CC BY
20B-O-6
Visualization of viscous changes of membranes of tumor cell
during chemotherapy
L. Shimolina1' 2, A. Hlynova1,M. Lukina1, N. Ignatova1, M. Kuimova3, E. Zagaynova12, M.
Shirmanova1
1 - Privolzhsky Research Medical University, 603005 Minin and Pozharsky Sq., 10/1, Nizhny Novgorod, Russia
2 - Nizhny Novgorod State University, 603950 Gagarin Av., 23, Nizhny Novgorod, Russia 3 - Imperial College London, Faculty of Natural Sciences, Department of Chemistry, SW7 2AZ, London, United
Kingdom
shimolina. l@mai.ru
The microscopic viscosity is one of the key parameters that controls the diffusion rate of molecular species in living cells at the microscopic level. While methods to measure bulk (macroscopic) viscosity of tissues are well developed, imaging viscosity at the microscopic scale remains a challenge, especially in vivo. The microscopic viscosity of individual domains of live cells can be determined using fluorescence-based methods, including fluorescent molecular rotors. Molecular rotors are small synthetic viscosity-sensitive fluorophores in which fluorescence parameters, in particular fluorescence lifetime, are strongly correlated to the microviscosity of their immediate environment [1]. Although chemotherapy remains one of the main types of treatment for cancer, treatment failure is a frequent occurrence, emphasizing the need for new approaches to the early assessment of tumor response. Recent studies suggest that tumor response to chemotherapy is determined by not only interaction of the drug with the primary target (e.g. nuclear DNA or microtubules) but can include multiple physiological and physicochemical changes [2]. The study of the effects of chemotherapeutic drugs on the viscosity of living cells is important for better understanding the mechanisms of the drug action and evaluating the effectiveness of therapy.

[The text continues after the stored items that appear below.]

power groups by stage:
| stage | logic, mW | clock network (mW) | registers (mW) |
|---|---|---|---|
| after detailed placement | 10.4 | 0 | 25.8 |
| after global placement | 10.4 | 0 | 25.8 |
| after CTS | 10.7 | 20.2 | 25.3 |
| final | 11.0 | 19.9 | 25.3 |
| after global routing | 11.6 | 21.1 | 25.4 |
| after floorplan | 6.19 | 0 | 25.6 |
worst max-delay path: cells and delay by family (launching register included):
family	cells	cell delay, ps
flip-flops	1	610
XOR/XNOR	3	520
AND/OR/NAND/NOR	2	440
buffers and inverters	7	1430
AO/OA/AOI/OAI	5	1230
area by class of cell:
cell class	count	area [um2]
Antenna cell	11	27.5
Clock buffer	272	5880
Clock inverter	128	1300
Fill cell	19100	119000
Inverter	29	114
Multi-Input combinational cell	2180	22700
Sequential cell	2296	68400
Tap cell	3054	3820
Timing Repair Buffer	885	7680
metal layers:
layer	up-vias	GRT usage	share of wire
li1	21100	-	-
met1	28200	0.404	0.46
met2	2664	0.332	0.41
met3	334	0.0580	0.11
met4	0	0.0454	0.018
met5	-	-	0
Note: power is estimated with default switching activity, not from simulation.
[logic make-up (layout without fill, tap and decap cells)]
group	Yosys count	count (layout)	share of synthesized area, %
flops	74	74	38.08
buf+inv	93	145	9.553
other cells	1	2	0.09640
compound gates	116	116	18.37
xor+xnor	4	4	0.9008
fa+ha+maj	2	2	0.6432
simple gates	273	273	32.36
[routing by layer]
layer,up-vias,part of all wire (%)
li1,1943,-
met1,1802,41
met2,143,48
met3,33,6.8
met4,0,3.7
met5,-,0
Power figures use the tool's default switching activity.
File: config.mk
export PLATFORM = sky130hd
export DESIGN_NAME = lcms_charge_sequencer
export DESIGN_NICKNAME = d
export VERILOG_FILES = /design/src/lcms_pkg.sv /design/src/lcms_charge_sequencer.sv /design/src/lcms_status_tx.sv
export VERILOG_INCLUDE_DIRS = /design/src
export SDC_FILE = /design/constraint.sdc
export NUM_CORES = 1
export LEC_CHECK = 0
export BUFFER_PORTS_ARGS = -buffer_cell sky130_fd_sc_hd__buf_4
export CELL_PAD_IN_SITES_DETAIL_PLACEMENT = 1
export CELL_PAD_IN_SITES_GLOBAL_PLACEMENT = 2
export CORE_MARGIN = 2
export CORE_UTILIZATION = 34
export DETAILED_ROUTE_END_ITERATION = 6
export PLACE_DENSITY = 0.78
export RECOVER_POWER = 25
export SKIP_LAST_GASP = 1
export SYNTH_ARGS = -nofsm -noshare
export SYNTH_HDL_FRONTEND = slang
export SYNTH_HIERARCHICAL = 1
export SYNTH_SLANG_ARGS = --single-unit
File: constraint.sdc
create_clock -name clk -period 2.7 [get_ports clk]
set_clock_uncertainty 0.1 [all_clocks]
set_input_delay 0.135 -clock clk [delete_from_list [all_inputs] [get_ports clk]]
set_output_delay 0.135 -clock clk [all_outputs]
set_load 0.01 [all_outputs]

The present work is aimed at the study of microviscosity of plasma membrane in cancer cells using the fluorescent molecular rotor BODIPY 2 and fluorescence lifetime imaging FLIM microscopy during chemotherapy.
The study was performed on cultured cancer cells CT26 (mouse colorectal cancer) and Hela Kyoto (human cervical cancer). Multiphoton tomograph MPTflex (JenLab, Germany) equipped with a TCSPC-based FLIM module (Becker&Hickl Inc., Germany) was used to detect the fluorescence lifetime of a molecular rotor. Viscosity was measured in the plasma membranes of individual cells using the fluorescent molecular rotor BODIPY2 (ex. 800 nm, em. 409-680 nm) First, we developed protocol for imaging plasma membrane viscosity of cancer cells in vitro at the microscopic level. The developed protocols were applied to measure changes in membrane viscosity during chemotherapy in vitro in cell monolayers and 3D spheroids. We showed a significant increase in membrane viscosity in viable cells CT26 and Hela Kyoto in 24 h after cisplatin treatment up to 400 ± 27 cP. At earlier time-points (30-60 min) a tendency to decrease in membrane viscosity was displayed for both cancer cell lines.
The study of the action of drugs on the viscosity of living cells is important for a deep understanding of the mechanisms of their cytotoxicity. This work is supported by the Russian Science Foundation under grant No: 20-14-00111.
[1] Bull J. A. and Kuimova M. K., Chem. Commun., 2013.
[2] Rebillard A. et al. Canc. Res., 2007.